Context: an optimization exercise on an open-source flow, tuned for small area, a short achievable clock period and few clock cycles. The choices shown serve that exercise and are no tape-out recipe.
At most, simulation tests tie the RTL to the original design; equivalence was not proved.
The clock port is modelled as an ideal driver, which makes a skipped or thinned clock tree look cheaper than it is; a real chip needs a root buffer or a tree.
Power and IR drop assume default switching activity.

job 3046:
==> flow/design.v <==
module LZ77_Encoder(clk,reset,chardata,valid,encode,finish,offset,match_len,char_nxt);
input 				clk;
input 				reset;
input 		[7:0] 	chardata;
output  			valid;
output  			encode;
output  			finish;
output 		[3:0] 	offset;
output 		[2:0] 	match_len;
output 	 	[7:0] 	char_nxt;
reg					valid;
reg					finish;
reg			[3:0]	offset;
reg			[2:0]	match_len;
reg			[3:0]	ch;			 
reg					ch5;		 
reg			[3:0]	H [0:9];	 
reg			[5:0]	E [0:8];	 
reg			[11:0]	lfsr;		 
reg					ended;		 
reg			[2:0]	skip;		 
reg					done;		 
integer 	d, j;
assign encode = valid;
assign char_nxt = {2'b00, ch5, 1'b0, ch};
wire		inrange1 = ~ended | lfsr[0];
always @(posedge clk or posedge reset)
begin
	if (reset)
	begin
		lfsr <= 12'hce2;
		ended <= 1'b0;
		for (d = 0; d < 10; d = d + 1)
			H[d] <= 4'd0;
	end
	else
	begin
		lfsr <= {lfsr[10:0], lfsr[11] ^ lfsr[10]};
		ended <= ended | (lfsr == 12'h800);
		H[0] <= chardata[3:0] ^ 4'd3;
		for (d = 1; d < 10; d = d + 1)
			H[d] <= H[d-1];
	end
end
reg			[8:0]	En;
always @(*)
	for (d = 0; d < 9; d = d + 1)
		En[d] = inrange1 & (H[0] == H[d+1]);
always @(posedge clk)
begin
	for (d = 0; d < 9; d = d + 1)
		E[d] <= {E[d][4:0], En[d]};
end
reg			[7:0]	a [0:8];	 
reg			[7:0]	A;			 
reg			[3:0]	off [1:7];	 
reg			[2:0]	L;
reg			[3:0]	S;
reg			[3:0]	X;			 
wire		[3:0]	C [0:7];	 
reg					last;		 
assign C[7] = chardata[3:0] ^ 4'd3;
assign C[6] = H[0];
assign C[5] = H[1];
assign C[4] = H[2];
assign C[3] = H[3];
assign C[2] = H[4];
assign C[1] = H[5];
assign C[0] = H[6];
always @(*)
begin
	for (d = 0; d < 9; d = d + 1)
	begin
		a[d][0] = 1'b1;
		for (j = 1; j < 7; j = j + 1)
			a[d][j] = a[d][j-1] & E[d][6-j];
		a[d][7] = a[d][6] & En[d];
	end
	for (j = 0; j < 8; j = j + 1)
	begin
		A[j] = 1'b0;
		for (d = 0; d < 9; d = d + 1)
			A[j] = A[j] | a[d][j];
	end
	for (j = 1; j < 8; j = j + 1)
	begin
		off[j] = 4'd0;
		for (d = 0; d < 9; d = d + 1)
			if (a[d][j]) off[j] = d;
	end
	L = 3'd0;
	S = 4'd0;
	X = C[0];
	for (j = 1; j < 8; j = j + 1)
		if (A[j])
		begin
			L = j;
			S = off[j];
			X = C[j];
		end
	last = 1'b0;
	for (j = 0; j < 8; j = j + 1)
		last = last | (lfsr[j] & A[7-j]);
	last = last & ended;
end
wire				lasttok = valid & ch5;		 
wire				emit = (skip == 3'd0) & ~done & ~lasttok;
always @(posedge clk)
begin
	offset <= S;
	match_len <= L;
	ch <= X ^ 4'd3;
	ch5 <= last;
	valid <= emit;
	finish <= done | (lasttok & ended);
end
always @(posedge clk or posedge reset)
begin
	if (reset)
	begin
		skip <= 3'd7;
		done <= 1'b0;
	end
	else
	begin
		skip <= emit ? L : skip - 3'd1;
		done <= done | lasttok;
	end
end
endmodule
export LEC_CHECK = 0
export CAP_MARGIN = 20
export CORE_MARGIN = 2
export CORE_UTILIZATION = 70
export PLACE_DENSITY = 0.85
export SLEW_MARGIN = 20
create_clock -name core_clock -period 10.0 [get_ports {clk}]
standard.sh (not shown) runs the stock make flow with config.mk's settings and CLKGATE_MAP_FILE= SYNTH_SCRIPT=/design/flow/synth_recipe.tcl, a recipe that flattens the netlist after the stock synthesis.
==> flow/flow/run.sh <==
#!/bin/bash
# Own layout flow: the standard flow (standard.sh), with
#  - synthesis by flow/synth.tcl: the standard synthesis script, but ABC
#    maps the logic with an area-oriented script (flow/abc_area.script),
#  - port buffers of buf_2 instead of the default clkdlybuf4s50_1,
#  - a larger setup target for ORFS's timing repair,
#  - a one-level clock tree (flow/cts.tcl) in place of TritonCTS.
# Each step's full output goes to a log file of its own in this folder.
set -euo pipefail
export FLOW_DIR_OWN=$PWD/flow
export OWN_ABC_SCRIPT=$PWD/flow/abc_area.script
export MCT_COLS=${MCT_COLS:-2}
export MCT_ROWS=${MCT_ROWS:-2}
VARS=("SYNTH_SCRIPT=$PWD/flow/synth.tcl" "BUFFER_PORTS_ARGS=-buffer_cell sky130_fd_sc_hd__buf_2" "SETUP_SLACK_MARGIN=7.33")
bash standard.sh "${VARS[@]}" place > flow_place.log 2>&1
bash standard.sh "${VARS[@]}" run RUN_SCRIPT=$PWD/flow/cts.tcl RUN_LOG_NAME_STEM=4_1_cts > flow_cts.log 2>&1
bash standard.sh "${VARS[@]}" finish > flow_finish.log 2>&1
Other scripts of this flow, unchanged in this note and not shown: flow/flow/abc_area.script, flow/flow/clkbuf.tcl, flow/flow/cts.tcl, flow/flow/synth.tcl
[inputs] job 5728 vs job 3046
--- a/flow/design.v
+++ b/flow/design.v
@@ -101,20 +101,19 @@
 	last = 1'b0;
 	for (j = 0; j < 8; j = j + 1)
 		last = last | (lfsr[j] & A[7-j]);
 	last = last & ended;
 end
-wire				lasttok = valid & ch5;		 
-wire				emit = (skip == 3'd0) & ~done & ~lasttok;
+wire				emit = (skip == 3'd0) & ~done;
 always @(posedge clk)
 begin
 	offset <= S;
 	match_len <= L;
 	ch <= X ^ 4'd3;
 	ch5 <= last;
 	valid <= emit;
-	finish <= done | (lasttok & ended);
+	finish <= done;
 end
 always @(posedge clk or posedge reset)
 begin
 	if (reset)
 	begin
@@ -122,9 +121,9 @@
 		done <= 1'b0;
 	end
 	else
 	begin
 		skip <= emit ? L : skip - 3'd1;
-		done <= done | lasttok;
+		done <= done | (emit & last);
 	end
 end
 endmodule
Results
- Detailed-route wire length: job 5728 vs job 3046 down about 7%
- On area after synthesis: job 5728 sits below job 3046.
- The area growth from synthesis to layout number comes out higher for job 3046 vs job 5728.
- Job 5728 vs job 3046, combinational group share of total power went down by 0.8 points.
- Job 3046 → job 5728: die area has remained practically unchanged, starting utilization of the core area +0.20 points, synthesized cell count lost 3.
- Looking at job 3046 and job 5728, the width of the die is a wash.
- Higher met2 usage was reported by job 3046, not job 5728.
- In job 5728 the fraction of area in registers turned out 1.8 points higher than in job 3046.
- Summary — worst-case hold slack, job 5728 relative to job 3046: lower, by 0.0078 ns.
- Fraction of standard cell area in multi-input logic was lower in the run labelled job 5728.
- The power density over the cells number comes out higher for job 5728 vs job 3046.
Testbench counts of job 5728, summed over its fixed seeds: cycles 12,332.
No functional check of the RTL was part of job 3046. No run of this note takes its clock network from TritonCTS; it comes from the design's own scripts or RTL.

## afterwards: timing with drivers on the ports
No port has a modelled driver above. Below, the same layouts with a new extraction and two added sets of constraints.
Step 1: set_driving_cell puts a clkbuf_16 on clk and a buf_2 on each other input, an assumption about the parent block.
Step 2 moves the port delays by t, midway between the first and last clock arrival at a register: inputs arrive t later, outputs are due t later. That takes back most of the time a late clock gives input paths.
Three values: ideal ports, drivers, drivers and shift; two values: the first two.
run	t, ns	slack for setup (ns)	worst setup path after step 2	worst slew at a driven data input, ns
job 3046	0.247	7.349 / 7.268 / 7.398	register to register	0.04
job 5728	0.241	7.387 / 7.309 / 7.408	register to register	0.03
After both steps every run listed still meets setup and hold.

++++++

Description of the task :: Filter the entries above and return only the lines holding "timing".

Answer space ::
#  - a larger setup target for ORFS's timing repair,
## afterwards: timing with drivers on the ports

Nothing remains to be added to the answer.